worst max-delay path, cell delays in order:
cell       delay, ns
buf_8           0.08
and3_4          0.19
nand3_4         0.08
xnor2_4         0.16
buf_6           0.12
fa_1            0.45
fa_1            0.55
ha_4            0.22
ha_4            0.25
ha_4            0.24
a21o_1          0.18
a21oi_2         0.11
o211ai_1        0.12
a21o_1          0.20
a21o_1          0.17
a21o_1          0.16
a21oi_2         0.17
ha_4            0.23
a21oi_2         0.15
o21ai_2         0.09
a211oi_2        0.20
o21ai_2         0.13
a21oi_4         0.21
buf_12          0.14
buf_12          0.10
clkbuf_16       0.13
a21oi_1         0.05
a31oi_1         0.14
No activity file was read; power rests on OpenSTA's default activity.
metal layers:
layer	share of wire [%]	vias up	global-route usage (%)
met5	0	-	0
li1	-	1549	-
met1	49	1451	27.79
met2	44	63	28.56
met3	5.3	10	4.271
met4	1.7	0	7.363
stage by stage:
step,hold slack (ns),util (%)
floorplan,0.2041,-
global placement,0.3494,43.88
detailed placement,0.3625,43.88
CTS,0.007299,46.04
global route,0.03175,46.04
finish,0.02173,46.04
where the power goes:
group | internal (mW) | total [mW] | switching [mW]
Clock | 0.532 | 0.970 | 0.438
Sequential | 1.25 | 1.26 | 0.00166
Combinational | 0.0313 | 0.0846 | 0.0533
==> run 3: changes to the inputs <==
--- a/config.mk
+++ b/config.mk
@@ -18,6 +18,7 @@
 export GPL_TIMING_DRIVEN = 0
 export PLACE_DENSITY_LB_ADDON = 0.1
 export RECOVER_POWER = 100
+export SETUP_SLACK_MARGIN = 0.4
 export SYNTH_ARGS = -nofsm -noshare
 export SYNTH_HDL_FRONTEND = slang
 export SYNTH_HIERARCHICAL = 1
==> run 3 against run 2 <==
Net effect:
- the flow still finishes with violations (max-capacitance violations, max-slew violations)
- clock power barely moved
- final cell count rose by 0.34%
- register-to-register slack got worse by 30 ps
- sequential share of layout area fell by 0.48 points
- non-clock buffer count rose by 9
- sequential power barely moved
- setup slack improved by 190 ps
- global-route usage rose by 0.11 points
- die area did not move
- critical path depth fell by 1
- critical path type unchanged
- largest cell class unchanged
================================
**WHAT THIS TASK INVOLVES:** What is the number of lines in the records that contain "points"? Answer with it alone.

**COMPLETED TASK:** 2